Your instructions :: Scan the records for "bash" and copy each line that contains it.

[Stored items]
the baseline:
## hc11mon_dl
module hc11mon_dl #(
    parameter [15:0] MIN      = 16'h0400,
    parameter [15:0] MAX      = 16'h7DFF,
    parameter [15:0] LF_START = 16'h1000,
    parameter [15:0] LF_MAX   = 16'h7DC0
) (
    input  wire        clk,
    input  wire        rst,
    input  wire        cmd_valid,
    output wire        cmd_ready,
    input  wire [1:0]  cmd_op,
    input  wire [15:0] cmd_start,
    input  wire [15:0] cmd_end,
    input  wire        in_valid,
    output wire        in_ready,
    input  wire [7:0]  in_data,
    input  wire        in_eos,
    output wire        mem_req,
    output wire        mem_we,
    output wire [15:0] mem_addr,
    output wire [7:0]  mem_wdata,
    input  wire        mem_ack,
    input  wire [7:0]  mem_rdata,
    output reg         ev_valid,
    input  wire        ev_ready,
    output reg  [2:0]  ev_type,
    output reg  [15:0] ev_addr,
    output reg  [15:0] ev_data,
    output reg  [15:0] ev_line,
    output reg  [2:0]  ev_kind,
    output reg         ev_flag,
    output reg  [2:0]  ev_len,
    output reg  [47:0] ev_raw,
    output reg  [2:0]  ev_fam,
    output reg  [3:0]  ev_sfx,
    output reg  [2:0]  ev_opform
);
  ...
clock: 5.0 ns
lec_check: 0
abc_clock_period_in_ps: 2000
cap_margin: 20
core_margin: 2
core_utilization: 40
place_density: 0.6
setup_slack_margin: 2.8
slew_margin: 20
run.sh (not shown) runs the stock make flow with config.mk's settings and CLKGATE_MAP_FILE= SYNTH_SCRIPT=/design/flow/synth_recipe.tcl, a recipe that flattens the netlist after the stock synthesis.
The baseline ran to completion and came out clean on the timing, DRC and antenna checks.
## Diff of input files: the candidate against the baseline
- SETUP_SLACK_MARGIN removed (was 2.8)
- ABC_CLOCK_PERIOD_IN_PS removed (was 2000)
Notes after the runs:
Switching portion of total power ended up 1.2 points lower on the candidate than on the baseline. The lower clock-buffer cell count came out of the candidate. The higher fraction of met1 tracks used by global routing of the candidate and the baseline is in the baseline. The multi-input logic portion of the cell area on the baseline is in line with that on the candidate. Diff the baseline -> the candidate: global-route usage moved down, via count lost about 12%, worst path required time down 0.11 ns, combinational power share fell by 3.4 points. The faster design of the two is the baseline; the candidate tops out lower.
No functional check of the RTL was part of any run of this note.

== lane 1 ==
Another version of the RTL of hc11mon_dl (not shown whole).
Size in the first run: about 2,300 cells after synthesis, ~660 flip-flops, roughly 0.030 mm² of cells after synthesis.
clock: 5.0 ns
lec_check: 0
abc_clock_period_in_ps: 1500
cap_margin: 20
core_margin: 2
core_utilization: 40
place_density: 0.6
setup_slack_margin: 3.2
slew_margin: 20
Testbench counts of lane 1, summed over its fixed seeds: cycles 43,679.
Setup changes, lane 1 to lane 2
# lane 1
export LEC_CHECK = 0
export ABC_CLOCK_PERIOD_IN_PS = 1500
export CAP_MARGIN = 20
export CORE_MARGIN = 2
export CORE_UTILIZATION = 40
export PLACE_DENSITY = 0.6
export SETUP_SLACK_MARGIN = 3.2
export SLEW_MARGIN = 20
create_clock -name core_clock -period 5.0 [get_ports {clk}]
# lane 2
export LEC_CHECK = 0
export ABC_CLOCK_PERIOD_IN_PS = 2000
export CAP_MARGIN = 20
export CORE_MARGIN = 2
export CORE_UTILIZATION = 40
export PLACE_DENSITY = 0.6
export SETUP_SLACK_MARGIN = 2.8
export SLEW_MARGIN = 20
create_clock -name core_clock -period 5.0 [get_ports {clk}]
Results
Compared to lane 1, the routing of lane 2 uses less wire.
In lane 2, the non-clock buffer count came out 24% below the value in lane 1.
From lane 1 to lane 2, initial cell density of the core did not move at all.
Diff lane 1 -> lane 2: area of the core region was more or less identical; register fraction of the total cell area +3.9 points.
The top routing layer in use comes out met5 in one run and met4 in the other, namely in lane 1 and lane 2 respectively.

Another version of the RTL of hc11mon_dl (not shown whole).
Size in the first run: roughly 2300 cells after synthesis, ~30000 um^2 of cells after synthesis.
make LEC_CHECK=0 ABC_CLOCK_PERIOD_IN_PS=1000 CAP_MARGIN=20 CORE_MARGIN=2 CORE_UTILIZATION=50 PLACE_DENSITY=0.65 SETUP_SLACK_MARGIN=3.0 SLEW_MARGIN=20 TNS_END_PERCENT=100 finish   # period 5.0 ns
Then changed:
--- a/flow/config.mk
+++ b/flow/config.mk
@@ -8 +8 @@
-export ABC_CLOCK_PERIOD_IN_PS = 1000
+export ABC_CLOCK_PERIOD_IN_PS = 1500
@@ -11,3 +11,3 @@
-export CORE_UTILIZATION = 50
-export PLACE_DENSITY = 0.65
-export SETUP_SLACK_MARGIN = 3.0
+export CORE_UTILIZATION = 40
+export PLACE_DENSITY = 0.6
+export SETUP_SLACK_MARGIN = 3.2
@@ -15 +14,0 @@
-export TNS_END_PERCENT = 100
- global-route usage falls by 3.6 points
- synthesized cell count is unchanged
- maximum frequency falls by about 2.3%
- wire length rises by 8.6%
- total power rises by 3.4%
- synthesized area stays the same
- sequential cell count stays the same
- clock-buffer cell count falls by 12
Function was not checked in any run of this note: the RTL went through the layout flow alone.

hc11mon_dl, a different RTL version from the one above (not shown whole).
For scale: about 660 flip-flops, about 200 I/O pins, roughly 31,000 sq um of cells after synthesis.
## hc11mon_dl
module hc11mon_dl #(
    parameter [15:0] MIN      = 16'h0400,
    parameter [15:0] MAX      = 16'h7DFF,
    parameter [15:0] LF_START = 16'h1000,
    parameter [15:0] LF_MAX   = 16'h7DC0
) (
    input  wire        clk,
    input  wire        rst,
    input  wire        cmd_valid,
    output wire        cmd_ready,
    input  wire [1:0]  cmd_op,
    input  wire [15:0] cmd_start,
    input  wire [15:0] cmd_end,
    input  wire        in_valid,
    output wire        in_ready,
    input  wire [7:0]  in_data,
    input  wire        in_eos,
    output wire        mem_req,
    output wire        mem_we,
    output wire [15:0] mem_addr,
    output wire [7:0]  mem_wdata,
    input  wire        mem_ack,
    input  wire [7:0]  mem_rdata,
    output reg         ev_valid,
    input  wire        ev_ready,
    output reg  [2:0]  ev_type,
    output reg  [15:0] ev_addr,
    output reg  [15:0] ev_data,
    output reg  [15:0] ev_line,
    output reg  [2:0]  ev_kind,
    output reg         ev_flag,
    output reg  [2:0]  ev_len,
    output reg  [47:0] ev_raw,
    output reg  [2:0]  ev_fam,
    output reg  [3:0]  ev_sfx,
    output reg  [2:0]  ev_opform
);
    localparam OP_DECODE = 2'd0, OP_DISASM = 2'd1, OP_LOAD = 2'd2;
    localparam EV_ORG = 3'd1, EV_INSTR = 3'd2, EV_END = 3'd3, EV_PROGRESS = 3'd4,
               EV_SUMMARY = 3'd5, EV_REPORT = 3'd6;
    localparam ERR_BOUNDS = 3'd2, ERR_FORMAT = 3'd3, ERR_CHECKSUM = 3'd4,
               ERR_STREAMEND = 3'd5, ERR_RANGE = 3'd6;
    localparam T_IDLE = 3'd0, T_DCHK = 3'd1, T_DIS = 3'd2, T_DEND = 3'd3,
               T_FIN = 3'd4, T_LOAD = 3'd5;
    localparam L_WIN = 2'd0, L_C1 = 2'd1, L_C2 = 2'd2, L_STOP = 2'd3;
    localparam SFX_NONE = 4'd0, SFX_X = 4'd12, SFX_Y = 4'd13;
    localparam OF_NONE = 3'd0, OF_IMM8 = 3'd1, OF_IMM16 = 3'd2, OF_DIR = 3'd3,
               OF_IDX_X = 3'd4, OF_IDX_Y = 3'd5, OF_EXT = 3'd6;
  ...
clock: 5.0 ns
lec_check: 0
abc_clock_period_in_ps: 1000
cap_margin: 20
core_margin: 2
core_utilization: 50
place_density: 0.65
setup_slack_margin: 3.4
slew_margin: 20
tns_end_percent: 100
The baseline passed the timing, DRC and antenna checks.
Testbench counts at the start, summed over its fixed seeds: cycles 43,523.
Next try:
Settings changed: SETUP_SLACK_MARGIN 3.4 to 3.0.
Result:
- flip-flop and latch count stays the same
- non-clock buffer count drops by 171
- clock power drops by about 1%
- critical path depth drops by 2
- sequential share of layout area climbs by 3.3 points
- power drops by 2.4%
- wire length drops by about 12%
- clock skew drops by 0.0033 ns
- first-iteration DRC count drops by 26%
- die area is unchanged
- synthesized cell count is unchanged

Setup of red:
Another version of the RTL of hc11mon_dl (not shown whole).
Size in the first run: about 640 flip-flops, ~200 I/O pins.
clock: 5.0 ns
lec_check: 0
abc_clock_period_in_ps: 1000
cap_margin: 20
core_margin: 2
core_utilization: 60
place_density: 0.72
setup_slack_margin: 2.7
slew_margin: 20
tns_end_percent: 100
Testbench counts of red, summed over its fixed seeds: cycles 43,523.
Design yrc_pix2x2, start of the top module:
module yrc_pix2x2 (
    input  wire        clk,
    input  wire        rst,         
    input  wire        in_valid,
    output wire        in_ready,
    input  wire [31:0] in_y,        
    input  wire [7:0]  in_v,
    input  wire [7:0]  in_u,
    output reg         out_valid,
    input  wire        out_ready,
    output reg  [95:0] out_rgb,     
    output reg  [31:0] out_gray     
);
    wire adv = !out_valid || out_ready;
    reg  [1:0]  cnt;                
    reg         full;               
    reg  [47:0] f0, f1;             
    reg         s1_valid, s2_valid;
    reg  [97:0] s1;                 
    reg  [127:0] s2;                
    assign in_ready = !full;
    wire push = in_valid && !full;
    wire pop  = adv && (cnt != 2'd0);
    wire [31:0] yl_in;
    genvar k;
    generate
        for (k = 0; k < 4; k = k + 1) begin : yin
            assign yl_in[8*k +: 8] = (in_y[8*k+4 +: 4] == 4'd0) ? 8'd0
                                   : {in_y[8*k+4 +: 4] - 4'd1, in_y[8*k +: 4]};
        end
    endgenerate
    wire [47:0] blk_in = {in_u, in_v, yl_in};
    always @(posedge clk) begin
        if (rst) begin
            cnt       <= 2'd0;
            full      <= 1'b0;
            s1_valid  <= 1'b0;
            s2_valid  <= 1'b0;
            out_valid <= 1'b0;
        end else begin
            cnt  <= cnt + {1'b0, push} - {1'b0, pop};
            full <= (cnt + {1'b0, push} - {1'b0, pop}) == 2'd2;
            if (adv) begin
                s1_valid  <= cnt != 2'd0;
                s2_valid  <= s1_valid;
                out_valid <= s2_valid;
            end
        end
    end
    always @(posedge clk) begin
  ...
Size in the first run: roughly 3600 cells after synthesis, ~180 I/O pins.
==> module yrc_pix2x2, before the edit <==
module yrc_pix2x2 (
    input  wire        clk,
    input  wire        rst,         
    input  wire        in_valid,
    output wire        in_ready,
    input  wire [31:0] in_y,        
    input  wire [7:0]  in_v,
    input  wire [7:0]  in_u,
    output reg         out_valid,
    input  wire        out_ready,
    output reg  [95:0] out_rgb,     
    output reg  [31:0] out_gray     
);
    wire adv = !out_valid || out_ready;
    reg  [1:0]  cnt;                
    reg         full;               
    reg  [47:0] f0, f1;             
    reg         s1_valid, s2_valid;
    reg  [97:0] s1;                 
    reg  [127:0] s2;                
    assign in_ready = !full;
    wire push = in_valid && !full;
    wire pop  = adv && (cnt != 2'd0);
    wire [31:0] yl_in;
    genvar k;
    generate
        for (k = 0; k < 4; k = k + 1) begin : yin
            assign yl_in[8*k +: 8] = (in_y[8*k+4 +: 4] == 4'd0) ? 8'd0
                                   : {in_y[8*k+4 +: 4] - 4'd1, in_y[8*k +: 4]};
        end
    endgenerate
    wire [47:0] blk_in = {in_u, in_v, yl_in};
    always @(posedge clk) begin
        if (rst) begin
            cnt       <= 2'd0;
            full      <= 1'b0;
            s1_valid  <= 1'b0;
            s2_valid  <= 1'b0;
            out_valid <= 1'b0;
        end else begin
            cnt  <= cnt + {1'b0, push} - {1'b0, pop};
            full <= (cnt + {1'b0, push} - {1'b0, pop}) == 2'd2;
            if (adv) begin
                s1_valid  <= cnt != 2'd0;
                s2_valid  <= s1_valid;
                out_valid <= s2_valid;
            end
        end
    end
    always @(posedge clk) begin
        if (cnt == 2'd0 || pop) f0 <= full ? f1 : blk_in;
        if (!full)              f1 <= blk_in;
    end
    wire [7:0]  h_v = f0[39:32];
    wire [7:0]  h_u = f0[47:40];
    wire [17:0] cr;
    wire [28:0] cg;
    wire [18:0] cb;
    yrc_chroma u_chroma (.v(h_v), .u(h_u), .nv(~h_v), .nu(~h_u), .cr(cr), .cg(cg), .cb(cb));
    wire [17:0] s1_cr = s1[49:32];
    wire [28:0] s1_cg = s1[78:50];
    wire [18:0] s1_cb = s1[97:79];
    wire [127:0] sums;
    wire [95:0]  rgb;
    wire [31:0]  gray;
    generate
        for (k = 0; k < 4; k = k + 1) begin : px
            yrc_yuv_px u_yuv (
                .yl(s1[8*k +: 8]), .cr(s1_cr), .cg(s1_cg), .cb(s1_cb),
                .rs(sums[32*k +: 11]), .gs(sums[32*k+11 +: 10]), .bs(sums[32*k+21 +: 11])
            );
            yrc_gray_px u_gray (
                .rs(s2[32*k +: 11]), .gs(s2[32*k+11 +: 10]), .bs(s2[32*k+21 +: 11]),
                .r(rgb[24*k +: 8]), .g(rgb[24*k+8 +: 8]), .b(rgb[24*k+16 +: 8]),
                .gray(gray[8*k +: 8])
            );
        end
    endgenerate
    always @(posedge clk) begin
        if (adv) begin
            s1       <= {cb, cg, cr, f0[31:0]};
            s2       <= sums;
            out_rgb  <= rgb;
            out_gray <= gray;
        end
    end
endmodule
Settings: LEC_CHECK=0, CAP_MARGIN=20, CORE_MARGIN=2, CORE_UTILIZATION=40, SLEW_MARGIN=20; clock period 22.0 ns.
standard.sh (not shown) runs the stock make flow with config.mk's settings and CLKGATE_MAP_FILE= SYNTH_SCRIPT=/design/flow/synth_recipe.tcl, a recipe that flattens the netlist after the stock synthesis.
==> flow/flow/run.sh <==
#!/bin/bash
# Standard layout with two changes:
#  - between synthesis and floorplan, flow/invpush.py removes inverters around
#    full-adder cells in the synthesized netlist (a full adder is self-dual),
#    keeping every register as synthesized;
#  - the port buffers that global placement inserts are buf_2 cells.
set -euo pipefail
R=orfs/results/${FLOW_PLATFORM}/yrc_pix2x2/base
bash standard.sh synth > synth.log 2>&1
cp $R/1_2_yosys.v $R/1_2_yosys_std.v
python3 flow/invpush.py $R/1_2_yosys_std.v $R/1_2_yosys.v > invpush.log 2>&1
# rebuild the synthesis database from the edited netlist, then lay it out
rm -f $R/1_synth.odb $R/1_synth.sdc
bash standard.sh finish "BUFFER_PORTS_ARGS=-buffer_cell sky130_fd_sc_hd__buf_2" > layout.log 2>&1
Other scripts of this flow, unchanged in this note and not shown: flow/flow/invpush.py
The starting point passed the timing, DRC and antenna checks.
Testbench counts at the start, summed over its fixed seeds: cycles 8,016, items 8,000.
Source: an optimization exercise on an open RTL-to-GDS flow (aim: small area, a short achievable clock period and few clock cycles). Production flows keep margins and buffers that such runs may drop. In this exercise RTL edits were held to simulation tests only and were not proved equivalent to the original. No activity file was given, so power comes from the tool's default toggle rates.

==> design.v <==
module midi_framer (
  input  wire       clk,
  input  wire       rst,         
  input  wire       ev_valid,
  output wire       ev_ready,
  input  wire       ev_idle,     
  input  wire [7:0] ev_byte,
  output wire       wr_valid,
  input  wire       wr_ready,
  output wire [7:0] wr_addr,
  output wire [7:0] wr_data
);
  localparam [7:0] MIXER_ADDR = 8'h07;
  localparam [7:0] MIXER_VAL  = 8'h38;
  localparam [7:0] LEVEL_MAX  = 8'h0F;
  localparam [7:0] SILENCE    = 8'h00;
  localparam       TICK_W     = 16;
  localparam [TICK_W-1:0] WD_INTERVAL = 1000;
  localparam [TICK_W-1:0] WD_TIMEOUT  = 4000;
  function [7:0] level_addr(input [1:0] i);
    level_addr = 8'h08 + {6'd0, i};
  endfunction
  function [7:0] flsb_addr(input [1:0] i);
    flsb_addr = {5'd0, i, 1'b0};
  endfunction
  function [7:0] fmsb_addr(input [1:0] i);
    fmsb_addr = {5'd0, i, 1'b1};
  endfunction
  function [11:0] ftab(input [6:0] n);
    case (n)
      7'd0: ftab = 12'h000;
      7'd1: ftab = 12'h000;
      7'd2: ftab = 12'h000;
      7'd3: ftab = 12'h000;
      7'd4: ftab = 12'h000;
      7'd5: ftab = 12'h000;
      7'd6: ftab = 12'h000;
      7'd7: ftab = 12'h000;
      7'd8: ftab = 12'h000;
      7'd9: ftab = 12'h000;
      7'd10: ftab = 12'h000;
      7'd11: ftab = 12'h000;
      7'd12: ftab = 12'h000;
      7'd13: ftab = 12'h000;
      7'd14: ftab = 12'h000;
      7'd15: ftab = 12'h000;
      7'd16: ftab = 12'h000;
      7'd17: ftab = 12'h000;
      7'd18: ftab = 12'h000;
      7'd19: ftab = 12'h000;
      7'd20: ftab = 12'h000;
      7'd21: ftab = 12'h000;
      7'd22: ftab = 12'hF72;
      7'd23: ftab = 12'hE94;
      7'd24: ftab = 12'hDC3;
      7'd25: ftab = 12'hCFD;
      7'd26: ftab = 12'hC42;
      7'd27: ftab = 12'hB92;
      7'd28: ftab = 12'hAEC;
      7'd29: ftab = 12'hA4F;
      7'd30: ftab = 12'h9BB;
      7'd31: ftab = 12'h92F;
      7'd32: ftab = 12'h8AB;
      7'd33: ftab = 12'h82F;
      7'd34: ftab = 12'h7B9;
      7'd35: ftab = 12'h74A;
      7'd36: ftab = 12'h6E1;
      7'd37: ftab = 12'h67E;
      7'd38: ftab = 12'h621;
      7'd39: ftab = 12'h5C9;
      7'd40: ftab = 12'h576;
      7'd41: ftab = 12'h527;
      7'd42: ftab = 12'h4DD;
      7'd43: ftab = 12'h498;
      7'd44: ftab = 12'h456;
      7'd45: ftab = 12'h417;
      7'd46: ftab = 12'h3DC;
      7'd47: ftab = 12'h3A5;
      7'd48: ftab = 12'h371;
      7'd49: ftab = 12'h33F;
      7'd50: ftab = 12'h311;
      7'd51: ftab = 12'h2E5;
      7'd52: ftab = 12'h2BB;
      7'd53: ftab = 12'h294;
      7'd54: ftab = 12'h26F;
      7'd55: ftab = 12'h24C;
      7'd56: ftab = 12'h22B;
      7'd57: ftab = 12'h20C;
      7'd58: ftab = 12'h1EE;
      7'd59: ftab = 12'h1D3;
      7'd60: ftab = 12'h1B8;
      7'd61: ftab = 12'h1A0;
      7'd62: ftab = 12'h188;
      7'd63: ftab = 12'h172;
      7'd64: ftab = 12'h15D;
      7'd65: ftab = 12'h14A;
      7'd66: ftab = 12'h137;
      7'd67: ftab = 12'h126;
      7'd68: ftab = 12'h115;
      7'd69: ftab = 12'h106;
      7'd70: ftab = 12'h0F7;
      7'd71: ftab = 12'h0E9;
      7'd72: ftab = 12'h0DC;
      7'd73: ftab = 12'h0D0;
      7'd74: ftab = 12'h0C4;
      7'd75: ftab = 12'h0B9;
      7'd76: ftab = 12'h0AF;
      7'd77: ftab = 12'h0A5;
      7'd78: ftab = 12'h09C;
      7'd79: ftab = 12'h093;
      7'd80: ftab = 12'h08B;
      7'd81: ftab = 12'h083;
      7'd82: ftab = 12'h07C;
      7'd83: ftab = 12'h075;
      7'd84: ftab = 12'h06E;
      7'd85: ftab = 12'h068;
      7'd86: ftab = 12'h062;
      7'd87: ftab = 12'h05D;
      7'd88: ftab = 12'h057;
      7'd89: ftab = 12'h052;
      7'd90: ftab = 12'h04E;
      7'd91: ftab = 12'h049;
      7'd92: ftab = 12'h045;
      7'd93: ftab = 12'h041;
      7'd94: ftab = 12'h03E;
      7'd95: ftab = 12'h03A;
      7'd96: ftab = 12'h037;
      7'd97: ftab = 12'h034;
      7'd98: ftab = 12'h031;
      7'd99: ftab = 12'h02E;
      7'd100: ftab = 12'h02C;
      7'd101: ftab = 12'h029;
      7'd102: ftab = 12'h027;
      7'd103: ftab = 12'h025;
      7'd104: ftab = 12'h023;
      7'd105: ftab = 12'h021;
      7'd106: ftab = 12'h01F;
      7'd107: ftab = 12'h01D;
      7'd108: ftab = 12'h01C;
      7'd109: ftab = 12'h01A;
      7'd110: ftab = 12'h019;
      7'd111: ftab = 12'h017;
      7'd112: ftab = 12'h016;
      7'd113: ftab = 12'h015;
      7'd114: ftab = 12'h013;
      7'd115: ftab = 12'h012;
      7'd116: ftab = 12'h011;
      7'd117: ftab = 12'h010;
      7'd118: ftab = 12'h00F;
      7'd119: ftab = 12'h00F;
      7'd120: ftab = 12'h00E;
      7'd121: ftab = 12'h00D;
      7'd122: ftab = 12'h00C;
      7'd123: ftab = 12'h00C;
      7'd124: ftab = 12'h00B;
      7'd125: ftab = 12'h00A;
      7'd126: ftab = 12'h00A;
      7'd127: ftab = 12'h009;
      default: ftab = 12'h000;
    endcase
  endfunction
  reg              f_st_valid;
  reg  [7:0]       f_st;
  reg              f_cnt;
  reg  [6:0]       f_note;
  reg  [6:0]       f_vel;
  reg  [6:0]       v_note [0:2];
  reg  [TICK_W-1:0] v_t0   [0:2];
  reg  [TICK_W-1:0] tick;
  reg  [7:0]       q_addr [0:3];
  reg  [7:0]       q_data [0:3];
  reg  [2:0]       q_cnt;
  assign ev_ready = (q_cnt == 3'd0);
  assign wr_valid = (q_cnt != 3'd0);
  assign wr_addr  = q_addr[0];
  assign wr_data  = q_data[0];
  reg              n_st_valid;
  reg  [7:0]       n_st;
  reg              n_cnt;
  reg  [6:0]       n_note;
  reg  [6:0]       n_vel;
  reg  [6:0]       n_v_note [0:2];
  reg  [TICK_W-1:0] n_v_t0   [0:2];
  reg  [TICK_W-1:0] n_tick;
  reg  [7:0]       w_addr [0:3];
  reg  [7:0]       w_data [0:3];
  reg  [2:0]       w_cnt;
  reg  [1:0]       sel;
  reg              sel_found;
  reg  [11:0]      period;
  reg  [6:0]       d_note;
  reg  [6:0]       d_vel;
  integer          k;
  task emit(input [7:0] a, input [7:0] d);
    begin
      w_addr[w_cnt[1:0]] = a;
      w_data[w_cnt[1:0]] = d;
      w_cnt = w_cnt + 3'd1;
    end
  endtask
  task release_note(input [6:0] n);
    begin
      sel_found = 1'b0;
      sel = 2'd0;
      for (k = 2; k >= 0; k = k - 1)
        if (n_v_note[k] == n) begin
          sel_found = 1'b1;
          sel = k[1:0];
        end
      if (sel_found) begin
        emit(level_addr(sel), SILENCE);
        n_v_note[sel] = 7'd0;
        n_v_t0[sel]   = {TICK_W{1'b0}};
      end
    end
  endtask
  task allocate(input [6:0] n, input [6:0] v);
    begin
      if (v == 7'd0) begin
        release_note(n);
      end else begin
        sel_found = 1'b0;
        sel = 2'd0;
        for (k = 2; k >= 0; k = k - 1)
          if (n_v_note[k] == 7'd0) begin
            sel_found = 1'b1;
            sel = k[1:0];
          end
        for (k = 2; k >= 0; k = k - 1)
          if (n_v_note[k] == n) begin
            sel_found = 1'b1;
            sel = k[1:0];
          end
        if (sel_found) begin
          period = ftab(n);
          emit(level_addr(sel), LEVEL_MAX);
          emit(flsb_addr(sel), period[7:0]);
          emit(fmsb_addr(sel), {4'd0, period[11:8]});
          n_v_note[sel] = n;
          n_v_t0[sel]   = tick;
        end
      end
    end
  endtask
  always @* begin
    n_st_valid = f_st_valid;
    n_st       = f_st;
    n_cnt      = f_cnt;
    n_note     = f_note;
    n_vel      = f_vel;
    n_tick     = tick;
    for (k = 0; k < 3; k = k + 1) begin
      n_v_note[k] = v_note[k];
      n_v_t0[k]   = v_t0[k];
    end
    for (k = 0; k < 4; k = k + 1) begin
      w_addr[k] = 8'd0;
      w_data[k] = 8'd0;
    end
    w_cnt     = 3'd0;
    sel       = 2'd0;
    sel_found = 1'b0;
    period    = 12'd0;
    d_note    = 7'd0;
    d_vel     = 7'd0;
    if (ev_idle) begin
      n_tick = tick + 1'b1;
      if (n_tick % WD_INTERVAL == 0) begin
        for (k = 0; k < 3; k = k + 1) begin
          if (n_v_note[k] != 7'd0 && (n_tick - n_v_t0[k]) >= WD_TIMEOUT) begin
            emit(level_addr(k[1:0]), SILENCE);
            n_v_note[k] = 7'd0;
            n_v_t0[k]   = {TICK_W{1'b0}};
          end
        end
      end
    end else if (ev_byte[7]) begin
      n_st_valid = 1'b1;
      n_st       = ev_byte;
      n_cnt      = 1'b0;
      n_note     = 7'd0;
      n_vel      = 7'd0;
    end else if (!f_st_valid) begin
    end else if (!f_cnt) begin
      n_note = ev_byte[6:0];
      n_cnt  = 1'b1;
    end else begin
      d_note = f_note;
      d_vel  = ev_byte[6:0];
      emit(MIXER_ADDR, MIXER_VAL);
      if (f_st == 8'h85)
        emit({1'b0, d_note}, {1'b0, d_vel});
      else if (f_st[7:4] == 4'h9)
        allocate(d_note, d_vel);
      else if (f_st[7:4] == 4'h8)
        release_note(d_note);
      n_cnt  = 1'b0;
      n_note = 7'd0;
      n_vel  = 7'd0;
    end
  end
  wire ev_fire = ev_valid && ev_ready;
  wire wr_fire = wr_valid && wr_ready;
  always @(posedge clk) begin
    if (rst) begin
      f_st_valid <= 1'b0;
      f_st       <= 8'd0;
      f_cnt      <= 1'b0;
      f_note     <= 7'd0;
      f_vel      <= 7'd0;
      tick       <= {TICK_W{1'b0}};
      for (k = 0; k < 3; k = k + 1) begin
        v_note[k] <= 7'd0;
        v_t0[k]   <= {TICK_W{1'b0}};
      end
      for (k = 0; k < 4; k = k + 1) begin
        q_addr[k] <= 8'd0;
        q_data[k] <= 8'd0;
      end
      q_cnt <= 3'd0;
    end else if (ev_fire) begin
      f_st_valid <= n_st_valid;
      f_st       <= n_st;
      f_cnt      <= n_cnt;
      f_note     <= n_note;
      f_vel      <= n_vel;
      tick       <= n_tick;
      for (k = 0; k < 3; k = k + 1) begin
        v_note[k] <= n_v_note[k];
        v_t0[k]   <= n_v_t0[k];
      end
      for (k = 0; k < 4; k = k + 1) begin
        q_addr[k] <= w_addr[k];
        q_data[k] <= w_data[k];
      end
      q_cnt <= w_cnt;
    end else if (wr_fire) begin
      for (k = 0; k < 3; k = k + 1) begin
        q_addr[k] <= q_addr[k+1];
        q_data[k] <= q_data[k+1];
      end
      q_cnt <= q_cnt - 3'd1;
    end
  end
endmodule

Answer ::
#!/bin/bash
bash standard.sh synth > synth.log 2>&1
bash standard.sh finish "BUFFER_PORTS_ARGS=-buffer_cell sky130_fd_sc_hd__buf_2" > layout.log 2>&1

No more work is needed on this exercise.